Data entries
[config.mk]
export PLATFORM = sky130hd
export DESIGN_NAME = obstacle_scroller
export DESIGN_NICKNAME = d
export VERILOG_FILES = /design/src/rtl/obstacle_scroller_pkg.sv /design/src/rtl/obstacle_tick_gen.sv /design/src/rtl/obstacle_scroller.sv
export SDC_FILE = /design/constraint.sdc
export NUM_CORES = 1
export LEC_CHECK = 0
export CORE_MARGIN = 1.5
export CORE_UTILIZATION = 33
export CTS_CLUSTER_SIZE = 40
export DETAILED_ROUTE_END_ITERATION = 8
export HOLD_SLACK_MARGIN = 0.08
export SLEW_MARGIN = 0
export SYNTH_ARGS = -nofsm -noshare
export SYNTH_HDL_FRONTEND = slang
export SYNTH_SLANG_ARGS = --single-unit
[constraint.sdc]
create_clock -name clk -period 7.3 [get_ports clk]
set_input_delay 1.46 -clock clk [delete_from_list [all_inputs] [get_ports clk]]
set_output_delay 1.46 -clock clk [all_outputs]
set_load 0.03 [all_outputs]
[src/rtl/obstacle_scroller_pkg.sv]
// Shared game package: game state encoding, obstacle height table and speed width.
package obstacle_scroller_pkg;

    typedef enum logic [1:0] {
        IDLE = 2'd0,
        RUN  = 2'd1,
        WIN  = 2'd2,
        OVER = 2'd3
    } state_t;

    localparam int SPEED_W = 3;
    localparam int H_W     = 6;

    localparam logic [H_W-1:0] H_TYPE0 = 6'd15;
    localparam logic [H_W-1:0] H_TYPE1 = 6'd20;
    localparam logic [H_W-1:0] H_TYPE2 = 6'd30;
    localparam logic [H_W-1:0] H_TYPE3 = 6'd40;

    function automatic logic [H_W-1:0] height_of(input logic [1:0] sel);
        case (sel)
            2'd0:    return H_TYPE0;
            2'd1:    return H_TYPE1;
            2'd2:    return H_TYPE2;
            default: return H_TYPE3;
        endcase
    endfunction

endpackage

[src/rtl/obstacle_tick_gen.sv]
// Movement tick generator: counts enabled RUN cycles and pulses tick once per TICK_MAX+1.
module obstacle_tick_gen #(
    parameter int TICK_MAX = 60000
) (
    input  logic clk,
    input  logic nRst,
    input  logic run,
    input  logic enable,
    input  logic clear,
    output logic tick
);

    localparam int CW = (TICK_MAX < 1) ? 1 : $clog2(TICK_MAX + 1);

    logic [CW-1:0] cnt_q, cnt_d;

    // NOTE: every output of an always_comb gets a default first, so no path can infer a latch.
    always_comb begin
        cnt_d = cnt_q;
        tick  = 1'b0;
        if (clear) begin
            cnt_d = '0;
        end else if (run && enable) begin
            if (cnt_q == CW'(TICK_MAX)) begin
                tick  = 1'b1;
                cnt_d = '0;
            end else begin
                cnt_d = cnt_q + 1'b1;
            end
        end
    end

    // NOTE: state registers use non-blocking assignments so every flop samples pre-edge values.
    always_ff @(posedge clk or negedge nRst) begin
        if (!nRst) cnt_q <= '0;
        else       cnt_q <= cnt_d;
    end

endmodule

[src/rtl/obstacle_scroller.sv]
// Obstacle scroller: slots spawn at x=0 on ticks, advance by the current speed and retire
// past the screen edge; retirements raise the speed and request a redraw.
module obstacle_scroller
    import obstacle_scroller_pkg::*;
#(
    parameter int N_OBS     = 4,
    parameter int XW        = 9,
    parameter int SCREEN_W  = 320,
    parameter int TICK_MAX  = 60000,
    parameter int GAP_BASE  = 100,
    parameter int GAP_STEP  = 30,
    parameter int SPEED_MAX = 4,
    parameter int LEVEL_UP  = 8
) (
    input  logic                 clk,
    input  logic                 nRst,
    input  state_t               state,
    input  logic                 enable,
    input  logic [1:0]           rng,
    input  logic [1:0]           type_in,
    input  logic                 draw_done,
    output logic [N_OBS*XW-1:0]  obs_x,
    output logic [N_OBS*6-1:0]   obs_h,
    output logic [N_OBS-1:0]     obs_active,
    output logic                 moved,
    output logic [SPEED_W-1:0]   speed,
    output logic [7:0]           passed
);

    localparam int GW = 16;

    logic                  tick;
    logic                  spawn;
    logic [N_OBS-1:0]      act_q, act_d;
    logic [N_OBS-1:0]      retire;
    logic [N_OBS-1:0]      free_sel;
    logic [N_OBS*XW-1:0]   x_q, x_d;
    logic [N_OBS*H_W-1:0]  h_q, h_d;
    logic [GW-1:0]         gap_q, gap_d;
    logic [GW-1:0]         gap_src;
    logic [SPEED_W-1:0]    speed_q, speed_d;
    logic [7:0]            passed_q, passed_d;
    logic [7:0]            lvl_q, lvl_d;
    logic                  moved_q, moved_d;

    obstacle_tick_gen #(.TICK_MAX(TICK_MAX)) u_tick_gen (
        .clk    (clk),
        .nRst   (nRst),
        .run    (state == RUN),
        .enable (enable),
        .clear  (state == IDLE),
        .tick   (tick)
    );

    // Lowest-index slot free before this tick's retirements; a freed slot waits one tick.
    always_comb begin
        free_sel = '0;
        for (int i = N_OBS - 1; i >= 0; i--) begin
            if (!act_q[i]) free_sel = N_OBS'(1) << i;
        end
    end

    assign spawn = tick && (gap_q == '0) && (|free_sel);

    for (genvar i = 0; i < N_OBS; i++) begin : g_slot
        logic [XW-1:0]  x_cur;
        logic [XW:0]    x_adv;
        logic           act_n;
        logic [XW-1:0]  x_n;
        logic [H_W-1:0] h_n;

        assign x_cur     = x_q[i*XW +: XW];
        assign x_adv     = {1'b0, x_cur} + (XW+1)'(speed_q);
        assign retire[i] = tick && act_q[i] && (x_adv >= (XW+1)'(SCREEN_W));

        always_comb begin
            act_n = act_q[i];
            x_n   = x_cur;
            h_n   = h_q[i*H_W +: H_W];
            if (state == IDLE) begin
                act_n = 1'b0;
                x_n   = '0;
                h_n   = '0;
            end else if (spawn && free_sel[i]) begin
                act_n = 1'b1;
                x_n   = '0;
                h_n   = height_of(type_in);
            end else if (retire[i]) begin
                act_n = 1'b0;
                x_n   = '0;
            end else if (tick && act_q[i]) begin
                x_n   = x_adv[XW-1:0];
            end
        end

        assign act_d[i]           = act_n;
        assign x_d[i*XW +: XW]    = x_n;
        assign h_d[i*H_W +: H_W]  = h_n;
    end

    // The spawn tick also consumes one step of the fresh gap, so spawns sit exactly gap pixels apart.
    assign gap_src = spawn ? (GW'(GAP_BASE) + GW'(rng) * GW'(GAP_STEP)) : gap_q;

    always_comb begin
        gap_d    = gap_q;
        passed_d = passed_q;
        lvl_d    = lvl_q;
        speed_d  = speed_q;
        if (state == IDLE) begin
            gap_d    = '0;
            passed_d = '0;
            lvl_d    = '0;
            speed_d  = SPEED_W'(1);
        end else if (tick) begin
            gap_d = (gap_src > GW'(speed_q)) ? gap_src - GW'(speed_q) : '0;
            for (int i = 0; i < N_OBS; i++) begin
                if (retire[i] && passed_d != 8'hFF) begin
                    passed_d = passed_d + 8'd1;
                    if (lvl_d == 8'(LEVEL_UP - 1)) begin
                        lvl_d = '0;
                        if (speed_d < SPEED_W'(SPEED_MAX)) speed_d = speed_d + 1'b1;
                    end else begin
                        lvl_d = lvl_d + 8'd1;
                    end
                end
            end
        end
    end

    always_comb begin
        moved_d = moved_q;
        if (state == IDLE)                          moved_d = 1'b0;
        else if (act_d != act_q || x_d != x_q)      moved_d = 1'b1;
        else if (draw_done)                         moved_d = 1'b0;
    end

    always_ff @(posedge clk or negedge nRst) begin
        if (!nRst) begin
            act_q    <= '0;
            x_q      <= '0;
            h_q      <= '0;
            gap_q    <= '0;
            speed_q  <= SPEED_W'(1);
            passed_q <= '0;
            lvl_q    <= '0;
            moved_q  <= 1'b0;
        end else begin
            act_q    <= act_d;
            x_q      <= x_d;
            h_q      <= h_d;
            gap_q    <= gap_d;
            speed_q  <= speed_d;
            passed_q <= passed_d;
            lvl_q    <= lvl_d;
            moved_q  <= moved_d;
        end
    end

    assign obs_x      = x_q;
    assign obs_h      = h_q;
    assign obs_active = act_q;
    assign moved      = moved_q;
    assign speed      = speed_q;
    assign passed     = passed_q;

endmodule

Yosys cells after proc, flatten, opt, wreduce, memory -nomap -nowiden --
Index checks and enable logic that the tools add are counted.
Cells by class: add/sub/neg operators 19, reductions and logical operators 31, eq/ne operators 14, muxes and demuxes 102, multipliers 1, order comparisons 9
Operators by type and width (count):
- $mux 8 | 28
- $mux 9 | 16
- $mux 16 | 7
- $add 8x1->8 const B | 8
- $mux 3 | 20
- $mux 6 | 8
- $add 9x3->10 | 4
- $ge 10x9->1 const B | 4
- $ne 36x36->1 | 1
- $eq 8x3->1 const B | 4
- $ne 8x8->1 const B | 4
- $logic_and 1x1->1 | 19
- $mux 1 | 18
- $pmux 6 s3 | 1
- $add 16x1->16 const B | 1
- $eq 16x16->1 const B | 1
- $gt 16x3->1 | 1
- $logic_not 16->1 | 1
- $mux 4 | 4
- $sub 16x3->16 | 1
- $add 3x1->3 const B | 4
- $lt 3x3->1 const B | 4
- $reduce_bool 2->1 | 6
- $add 7x7->8 const A | 1
- other kinds (8) | 10
Storage, ports and cells: input bits 10, register bits after elaboration 116, word-level logic and storage cells 188

Logic depth before layout (Yosys ltp) --
Gate-level depths: netlist of the first run.
word-level depth 28, depth in mapped cells 28, depth with buffers taken out 25

By module --
Synthesis of the first run repeated with hierarchy kept, for this count alone.
Unflattened totals: cell total of the unflattened synthesis 1113, area total of the unflattened synthesis 9293.9 µm²
Modules (own cells, without submodules):
- obstacle_scroller | cells each 1011, instances 1, area each 8272.9 µm²
- obstacle_tick_gen | cells each 102, instances 1, area each 1021.0 µm²

Worst setup path before layout of the first run --
Ideal clock, no wire load.
path kind register to register, from register speed_q[0], in the netlist speed[0], to register lvl_q[6], data required time 7.179 ns, stages on the path, launching flop included 28, slack 0.727 ns, data arrival time 6.452 ns, cell sequence dfstp_2 > ha_1 > fa_1 > a21oi_1 > nand2b_1 > o32ai_2 > a21oi_2 > xnor2_1 > inv_1 > ha_1 > and3_1 > a22oi_1 > clkbuf_1 > o21ai_1 > nor2_1 > nor2_1 > ha_1 > o21a_1 > a31oi_2 > mux2_2 > ha_1 > nor3b_2 > a41oi_2 > buf_4 > nand3_1 > nor2_1 > nor2_1 > a22o_1
Between the ends: longest elaborated chain between the ends 22
Ends and longest elaborated chain:
- from (decl) | RTL line obstacle_scroller.sv:41 | logic [SPEED_W-1:0] speed_q, speed_d;
- from (signal assigned) | RTL line obstacle_scroller.sv:152 | speed_q <= speed_d;
- $add 9x3->10 | RTL line obstacle_scroller.sv:73 | assign x_adv = {1'b0, x_cur} + (XW+1)'(speed_q);
- $ge 10x9->1 | RTL line obstacle_scroller.sv:74 | assign retire[i] = tick && act_q[i] && (x_adv >= (XW+1)'(SCREEN_W));
- $logic_and 1x1->1 | RTL line obstacle_scroller.sv:74
- $logic_and 1x1->1 | RTL line obstacle_scroller.sv:117 | if (retire[i] && passed_d != 8'hFF) begin
- $mux 8 | RTL line obstacle_scroller.sv:117
- $mux 8 | RTL line obstacle_scroller.sv:114 | end else if (tick) begin
- $mux 8 | RTL line obstacle_scroller.sv:109 | if (state == IDLE) begin
- $add 8x1->8, or another cell as far along | RTL line obstacle_scroller.sv:123 | lvl_d = lvl_d + 8'd1;
- [6 not listed]
- $mux 8 | RTL line obstacle_scroller.sv:117
- $mux 8 | RTL line obstacle_scroller.sv:114
- $mux 8 | RTL line obstacle_scroller.sv:109
- $add 8x1->8, or another cell as far along | RTL line obstacle_scroller.sv:123
- $mux 8 / $logic_and 1x1->1 (equally long branches) | RTL line obstacle_scroller.sv:119, obstacle_scroller.sv:117
- $mux 8 (*) | RTL line obstacle_scroller.sv:117
- $mux 8 (*) | RTL line obstacle_scroller.sv:114
- $mux 8 (*) | RTL line obstacle_scroller.sv:109
- to (signal assigned) | RTL line obstacle_scroller.sv:154 | lvl_q <= lvl_d;
- to (decl) | RTL line obstacle_scroller.sv:43 | logic [7:0] lvl_q, lvl_d;
Every way passes the cells marked *; elsewhere a longest branch is shown, timed or not. The select of a mux whose other input is x is not followed. A chain may end at the register's enable or synchronous reset.

Worst setup path in the final report of the first run --
from input state[0], to register passed_q[7], in the netlist passed[7]
Between the ends: longest elaborated chain between the ends 25
Ends and longest elaborated chain:
- from (decl) | RTL line obstacle_scroller.sv:17 | input state_t state,
- branches (longest 25 deep; another with $add 8x1->8)
- to (signal assigned) | RTL line obstacle_scroller.sv:153 | passed_q <= passed_d;
- to (decl) | RTL line obstacle_scroller.sv:42 | logic [7:0] passed_q, passed_d;
Parallel ways; which one is timed is not known. The select of a mux whose other input is x is not followed.

==> results by group, run 1 <==
Layout
  – Commonest cells after routing, fill and taps aside: 125 x nor2_1, 115 x dfrtp_1, 113 x nand2_1
  – Commonest non-fill, non-tap cell in the layout: nor2_1
  – Fin util: between 40 and 50%
  – Area Growth Syn to Fin: 21.02%
  – Diodes inserted: 0
  – Nets: 1225
  – Final Instance Area: 0.01104 sq mm
  – Layout cells sized above 1: under 10%

Clock network
  – CTS Buf Count: 17
  – Clock latency on the worst-skew pair: 0.42 ns
  – CTS tree: done
  – Num Clock Sinks: about 120
  – H-tree lvl count: 4
  – Max Root-Sink Buffers: 2
  – Clock Pin Slew Worst Setup and Hold Paths: roughly 0.060 ns
  – Clock root buffer: clkbuf_16
  – Post-cts sizing count: 0
  – CTS Hold Bufs: 0
  – # Post-CTS Setup Buffers: 0

Synth
  – Synth Area in Compound Gates: approximately a fifth
  – Largest family of logic cells by synthesized area: simple AND/OR/NAND/NOR gates
  – Mapped Cells: 1092
  – Async set or reset register ratio after synthesis: 100.0%
  – Register bit total from synthesis: between 100 and 150
  – Post-Synth Simple-Gate Area: 25.58%
  – Post-Syn Area: 0.009121 sq mm
  – Syn avg cell area: 8.353 sq um
  – Syn nets: between 1k and 1.5k
  – Top cell type by total area after synthesis: dfrtp_1
  – Post-synth cell types: 90
  – Sequential fraction of the synthesis area: 31.84%
  – Area share of the largest cell type after synthesis: 31.55%
  – Post-synthesis mux area share: between 3 and 4%
  – Synth Area in Adders: 6.310%
  – Post-synth EDFFs: 0
  – Synth Area in XOR/XNOR: about 10%
  – Yosys warns: 0
  – Synth top area cells: dfrtp_1 32%, xnor2_1 6.7%, ha_1 5.2%
  – Prevailing post-synth register cell: dfrtp_1

Timing
  – Hold WS: 0.4803 ns
  – Setup violations, final: 0
  – Final Hold Vio Count: 0
  – TNS Setup: 0 ns
  – F_max: between 100 and 150 MHz
  – Minimum clock period: 6.826 ns
  – Max-slew violations: 0
  – Worst-Margin Slew: 1.019 ns
  – Max_slew headroom: roughly 32%
  – Clk_skew: 0.009416 ns
  – Fin crit share: 93.51%
  – RSZ-0062 raised after global routing: false

Outcome
  – Status: completed

Pwr
  – Cell area power density: 148.0 mW/mm^2
  – Leakage: 0.004654 uW
  – VDD IR max: between 0.1 and 0.15 mV

Detailed routing
  – DR pass1 iterations: 5
  – Drt wl/cell: 18.47 um
  – Via Count: approximately 8.6k
  – Number of vias per cell: roughly 5.6
  – Detailed Route WL: about 28000 um
  – DRC viols: 0
  – Routed Antenna Nets: 0
  – DRT iter0 DRCs: 649

Die
  – Ports: 86
  – Core area: ~0.027 sq mm
  – Cell Rows: 60
  – Initial Utilization: 33.75%
  – Die area: 0.02865 sq mm
  – Die Height: 169.3 um
  – Die X: 169.3 um

Global routing
  – GRT Total Usage: 20.06%
  – Largest net degree at the start of global routing: 78
  – Number of global-route vias before repair: approximately 8.2k
  – First-pass GRT wire length: 45310 um
  – Initial antenna violation count: 0
  – Total grt overflow: 0

Placement
  – HPWL Detailed: approximately 21000 um
  – Port Buffers: 85
  – Placed Area: 0.01040 sq mm
  – Final GP Congestion: between 0.9 and 1

Critical path
  – Crit. End Element: flop
  – R2R Path Start: obs_x[0]
  – Arrival time at the worst endpoint: 7.14 ns
  – Critical path origin: state[0]
  – Startpoint Class: input port
  – WS Path Type: input port to flop
  – Crit-path max FO: 10
  – Worst EP required: 7.61 ns

Min path
  – Worst hold path startpoint: gap_q[15]
  – Hold/Removal Path Class: flop to flop

Job
  – Total of max-cap violations: 0
## through the flow
stage	cells	setup slack [ns]	total power, uW
2_1_floorplan	1092	0.7267	686.9
3_3_place_gp	1494	0.1851	720.7
3_5_place_dp	1494	0.09540	721.6
4_1_cts	1525	0.5164	1647
5_1_grt	1525	0.07344	1685
6_report	1525	0.4738	1634
## kinds of logic (layout without fill, tap and decap cells)
kind of cell	after synthesis	count (layout)
AOI/OAI and AO/OA	253	253
muxes	28	28
DFF	116	116
and+or+nand+nor	462	462
xor gates and xnor gates	105	105
buffers and inverters	85	177
adders and majority gates	43	43
## area by class of cell
type	instances	area (sq um)
Fill cell	2732	15990
Multi-Input combinational cell	891	5893
Sequential cell	116	2904
Timing Repair Buffer	112	1051
Clock buffer	18	439.2
Tap cell	341	426.7
Clock inverter	13	196.4
Inverter	34	127.6
## layer usage
| metal | GRT usage [%] | up-vias | wire length (um) |
|---|---|---|---|
| met4 | 7.580 | 0 | 792 |
| met5 | 0 | - | 0 |
| met1 | 27.64 | 4167 | 13080 |
| li1 | - | 4126 | - |
| met3 | 4.104 | 37 | 1665 |
| met2 | 30.86 | 244 | 12620 |
## cell usage after synthesis (11+ instances only)
cell type / n
nor2_1: 125
o21ai_1: 14
nand3_1: 58
nor3_1: 31
xnor2_1: 70
mux2i_1: 21
or3_1: 12
clkbuf_1: 41
o31ai_1: 11
xor2_1: 33
a21oi_1: 47
a211oi_1: 12
o21ai_0: 56
nand2_1: 113
nand4_1: 21
inv_1: 34
dfrtp_1: 115
a21o_1: 11
a22o_1: 15
ha_1: 38
and3_1: 21
a31oi_1: 14
## worst max-delay path, cell delays in order
cell	delay [ns]
clkdlybuf4s50_1	0.52
and3b_1	0.25
o311a_1	0.25
o211ai_1	0.20
a21oi_2	0.21
xnor2_1	0.17
inv_1	0.07
ha_1	0.24
and3_1	0.22
a22o_1	0.23
a21boi_1	0.36
nor2_1	0.10
nor2_1	0.18
ha_1	0.21
o21a_1	0.25
a31oi_2	0.13
buf_4	0.19
xor2_1	0.19
ha_1	0.24
nor3b_2	0.17
a41oi_2	0.51
and4_1	0.34
nand3_1	0.11
xnor2_1	0.14
a22o_1	0.18
## registers in the layout (all words and copies together) (netlist names)
signal and count:
lvl_q 8, moved 1, obs_x 36, obs_active 4, passed 8, u_tick_gen.cnt_q 16, gap_q 16, speed 3
obs_h 24
## report_power, final
group	internal [uW]	switching, uW	total [uW]
Clock	585	340	925
Combinational	15.7	45.1	60.8
Sequential	645	2.72	648
Total	1250	388	1630
## final timing paths
path	depth (start not counted)	to	slack (ns)
max reg2reg	27	passed[7]	0.72
max	25	passed[7]	0.47
min in group asynchronous	1	obs_x[23]	1.03
min	1	gap_q[15]	0.48
min reg2reg	1	gap_q[15]	0.48
max in group asynchronous	2	lvl_q[4]	4.82
No activity file was read; power rests on OpenSTA's default activity.
==> inputs of run 2 (changes only) <==
==> constraint.sdc (replaced) <==
create_clock -name clk -period 7.3 [get_ports clk]
set_input_delay 1.46 -clock clk [delete_from_list [all_inputs] [get_ports clk]]
set_output_delay 1.46 -clock clk [all_outputs]
set_load 0.02 [all_outputs]
==> results of run 2 <==
The final DEF is identical to that of run 1. Status: completed.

> [AIM OF THE TASK] Please make an exact copy of the lines above from the line with "after synthesis: 31.55%" through the line with "Yosys warns: 0", both ends included.

> [SOLUTION FOR THIS TASK]
  – Area share of the largest cell type after synthesis: 31.55%
  – Post-synthesis mux area share: between 3 and 4%
  – Synth Area in Adders: 6.310%
  – Post-synth EDFFs: 0
  – Synth Area in XOR/XNOR: about 10%
  – Yosys warns: 0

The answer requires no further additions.